Art Is Essential To Understanding Our Town and Our Times
Published 1:30 am Thursday, May 13, 2021
The Beachcomber’s pages have long reflected that we live in a place filled with art and creativity.
Even during the pandemic, our newspaper has included profiles of painters, sculptors and local authors. Other coverage, including that by “Desert Island Bookworm” columnist Phil Clapham, focused on the safe and solitary pleasures of the literary arts.
We’ve also made sure to remind readers that art doesn’t have to happen in-person, with news about how Vashon Center for the Arts, VashonLIVE, Open Space for Arts & Community and other groups have launched innovative virtual programs during the pandemic.
This week, our newspaper includes an article about an ambitious plan by Vashon Repertory Theatre to bring live local theater back to mostly outdoor spaces this summer.
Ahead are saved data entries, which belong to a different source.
### design.v
module multiplexer_2x1 (X, Y, Z, out);
    input X, Y, Z;
    output out;
    wire c1, c2;
    wire not_z;
    not n1 (not_z, Z);
    and a1 (c1, X, not_z);
    and a2 (c2, Y, Z);
    or o1 (out, c1, c2);
endmodule
module multiplexer_4x1(X, Y, Z, W, S1, S2, out);
    input X, Y, Z, W;
    input S1, S2;
    output out;
    wire c1, c2;
    multiplexer_2x1 m1 (X, Y, S1, c1);
    multiplexer_2x1 m2 (Z, W, S1, c2);
    multiplexer_2x1 m3 (c1, c2, S2, out);
endmodule
module half_adder (A, B, S, C);
    input A, B;
    output S, C;
    xor g1 (S, A, B);
    and g2 (C, A, B);
endmodule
We’re also closely covering the cautious reopening of Vashon Center for the Arts to exciting live performances, and keeping track of all the plans for the summer now taking shape at Open Space for Arts & Community.
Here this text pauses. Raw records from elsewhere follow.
<file path="config.mk">
export PLATFORM = sky130hd
export DESIGN_NAME = deserializer
export DESIGN_NICKNAME = deserializer
export VERILOG_FILES = /design/flow/design.v
export SDC_FILE = /design/flow/constraint.sdc
export NUM_CORES = 4
export LEC_CHECK = 1
export CORE_AREA = 10 10 111 111
export DIE_AREA = 0 0 121 121
</file>
<file path="constraint.sdc">
current_design deserializer

set clk_period 3.6
set clk_io_pct 0.2

create_clock -name clk0 -period $clk_period [get_ports {clk}]

set non_clock_inputs [all_inputs -no_clocks]
set_input_delay [expr $clk_period * $clk_io_pct] -clock clk0 $non_clock_inputs
set_output_delay [expr $clk_period * $clk_io_pct] -clock clk0 [all_outputs]
</file>
<file path="design.v">
module ShiftRegister(shreg,reset,clk,in);
	output	[11:0] shreg;
	input	reset,in,clk;
	reg	[11:0] shreg;
	always @(negedge clk,negedge reset)
	begin
		if(~reset)
    			 shreg <= 12'b000000000000;
    		else
		begin
			if (in)
				shreg = {1'd1,shreg[11:1]};
			else
				shreg = {1'd0,shreg[11:1]};
		end
	end
	initial	
	begin
		shreg <= 12'b000000000000;
	end
endmodule
module deserializer(RX_Data,RX_Status,UART_RX,clk);
	output	[11:0]RX_Data;
	output	RX_Status;
	input	UART_RX,clk;
	reg	[11:0]RX_Data;
	reg	status=0,RX_Status=0;
	reg	[7:0]count=9,bitcount=0;
	wire	[11:0]shreg;
	ShiftRegister	sr(shreg,status,count[3],UART_RX);
	always	@(posedge clk)
	begin
		if(status==1)
		begin
			if(count==216)  
			begin
			  RX_Data[11:0]<=shreg[11:0];
				RX_Status<=1;
				count<=9;
			end
			else
			begin
				count<=count+1;
				RX_Status<=0;
			end
		end
		else
		begin
			count<=9;
			RX_Status<=0;
			if(UART_RX==0)
			     status<=1;
		end
	end
endmodule
</file>
<file path="run.sh">
#!/bin/bash
# OpenROAD 26Q1-2900-gdf79404cd8, Yosys 0.63+post, stock flow scripts
make -C /OpenROAD-flow-scripts/flow DESIGN_CONFIG=/design/flow/config.mk WORK_HOME=/design/flow/orfs finish
</file>
==> changes_impl.md <==
### Changed

- Most common logic cells in the final layout: clkdlybuf4s50_1, edfxtp_1, dfrtn_1, dfxtp_1, nand2_1
- PostCTS Resize Cnt: 0
- Met1 wire length: 699 um
- Placer Congestion: 0.765
- Clock transition at the registers of the reported paths: 0.07 ns
- Number of unconstrained endpoints: 24
- WHS: 0.430 ns
- Starting DRT DRC Count: 6
- Final setup vio count: 0
- Io pins: 15
- Clock Tree Root: clkbuf_8
- Vias in the first global route: 563
- Min cycle time layout: ~1.8 ns
- Ys flops: 34
- DR WL/cell: about 6.8 um
- Overall Global Routing Usage: 2.05%
- CTS buffer count: 3
- Post-CTS Setup Inserts: 0
- Setup CP Type: reg -> out
- First-pass GRT wire length: 2530 um
- CTS tree: built
- Final core utilization: 14.9%
- Register pins left without a clock: 12
- CP cell instances: clkdlybuf4s50_1
- HP Class: reg -> reg
- Clk buf depth: 2
- Vias/cell: 2.54
- Tool warnings: 26
- Worst-Margin Slew: 0.545 ns
- Die area: 0.0146 mm^2
- Layout cells sized above 1: 9.30%
- DR top layer: met4
- Setup TNS: 0 ns
- Layout overhead on the synthesized area: 34.7%
- Dominant cell area share: about a third
- # Cells Yosys: between 60 and 70
- Initial antenna violation count: 0
- Largest net degree at the start of global routing: 18
- WL met2: 606 um
- Max_slew headroom: ~64%
- CORE AREA: 0.00986 mm^2
- CP Launch Type: register
- Pwr per Cell Area: 331 mW/mm^2
- Cell family with most CP delay: buffers and inverters
- Required time worst endpoint: ~2.9 ns
- Routed wl met3: 182 um
- Critical Path AT: 1.06 ns
- Worst-path fanout max: 1
- Final Max Slew Viols: 0
- Yosys Chip Area: 0.00109 mm^2
- Drt drc: 0
- Max-cap viol count: 0
- Seq share, synth: between 70% and 80%
- Skew final: 0.00139 ns
- Port-buffer cells: 14
- Post-synth top area cell: edfxtp_1
- Largest cells by area after synthesis: edfxtp_1, dfrtn_1, dfxtp_1
- Critical Path Slowest Stage Cell: clkdlybuf4s50_1
- Fillers: 1073
- Leak: 0.501 nW
- VDD IR max: 0.171 mV
- Synth warn: 2
- Iteration count of the initial detailed-routing pass: 3
- Peak Freq: ~0.56 GHz
- Final ANT Viol Nets: 0
- Status: complete, no violations
- Chip width: about 120 um
- Total power: 485 uW
- Num rows: 36
- Synthesized area per cell: 16.0 um^2
- Grt ovf: 0
- Ant. Diodes: 0
- Cell Type Count: 21
- Worst stage delay on the critical path: 0.47 ns
- Insertion Delay late pin: between 0.2 and 0.3 ns
- Via count: between 500 and 600
- CP endpoint kind: output pin
- Die height: ~120 um
- Pre-Place Util: 11.0%
- Syn Std Cell Area: 0.00109 mm^2
- Final hold violations: 0
- Synthesized instance count: roughly 68
- Fin crit share: 49.6%
- RSZ-0062 raised after global routing: no
- Post-DP HPWL: 1140 um
- Most numerous logic cell after layout: clkdlybuf4s50_1
- Post-CTS Hold Buffers: 0
- H-tree levels: 1
- Crit path buf inv count: 1
- Total Wirelength: approximately 1500 um
## per-stage QoR
step	worst slack, ns	instance area [um^2]	std cells
detailed placement	1.97	1400	215
global placement	2.02	1400	215
CTS	1.80	1470	219
floorplan	2.18	1090	68
global route	1.77	1470	219
finish	1.82	1470	219
## cells in the mapped netlist
master	number
xnor2_1	1
ha_1	2
and2_1	2
dfxtp_1	10
and3_1	1
nand3_1	2
and4bb_4	1
xor2_1	1
inv_1	3
a21o_1	1
or3_1	2
edfxtp_1	12
and3_2	3
nand2_1	5
a31oi_1	3
a21oi_1	2
a311oi_1	2
dfrtn_1	12
nand3b_1	1
a22o_1	1
o21ai_0	1
## power by group
part	internal [mW]	switching, mW	total, mW
registers	0.262	0	0.262
logic	0.000954	0.000320	0.00127
clock network	0.148	0.0734	0.222
## registers in the layout, summed over array words and instances (netlist names)
name	flops
RX_Data	12
sr.shreg	12
count	8
RX_Status	1
status	1
## per-layer routing
metal / up-vias / GRT usage [%]
li1: 282 / -
met1: 256 / 2.30
met2: 16 / 3.44
met3: 2 / 1.04
met4: 0 / 0.377
met5: - / 0
## cell families (layout without fill, tap and decap cells)
group	after synthesis	after routing	synth area share (%)
fa+ha+maj	2	2	2.30
xor+xnor	2	2	1.61
buf+inv	3	21	1.03
flops	34	34	79.1
simple gates	17	17	9.77
compound gates	10	10	6.21
## layout make-up
class	count	area (um^2)	area share (%)
inverters	3	11.3	0.768
clock buffers	3	41.3	2.82
multi-input cells	31	216	14.8
repair buffers	14	140	9.56
well taps	133	166	11.3
clock inverters	1	30.0	2.05
flip-flops and latches	34	861	58.7
## final timing paths
kind / startpoint / to / slack (ns) / cells after the start
worst max-delay path: RX_Data[11] / RX_Data[11] / 1.82 / 1
worst max register to register: count[3] / RX_Data[10] / 1.96 / 2
worst min-delay path: count[0] / count[0] / 0.43 / 1
worst min register to register: count[0] / count[0] / 0.43 / 1
Power is estimated from default activity; no workload was simulated.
But we also intend to keep featuring local art in a different way — right here on our opinion pages.
Beginning last May and continuing until last month, local artist Steffon Moody contributed a weekly cartoon to these pages — though it was hard to call his meticulously drawn works “cartoons.” Rather, Moody created a kind of a visual diary for the long, strange trip of 2020-21.
Looking back on the amazing 47 cartoons Moody created for The Beachcomber, we see a distillation of all the issues and complexities we have recently faced in our community and nation.
When he started drawing cartoons for us, Moody promised to do it for a year, and he was good to his word. His artwork made our newspaper better, week after week, and we can’t thank him enough for lending his time and talent in this way.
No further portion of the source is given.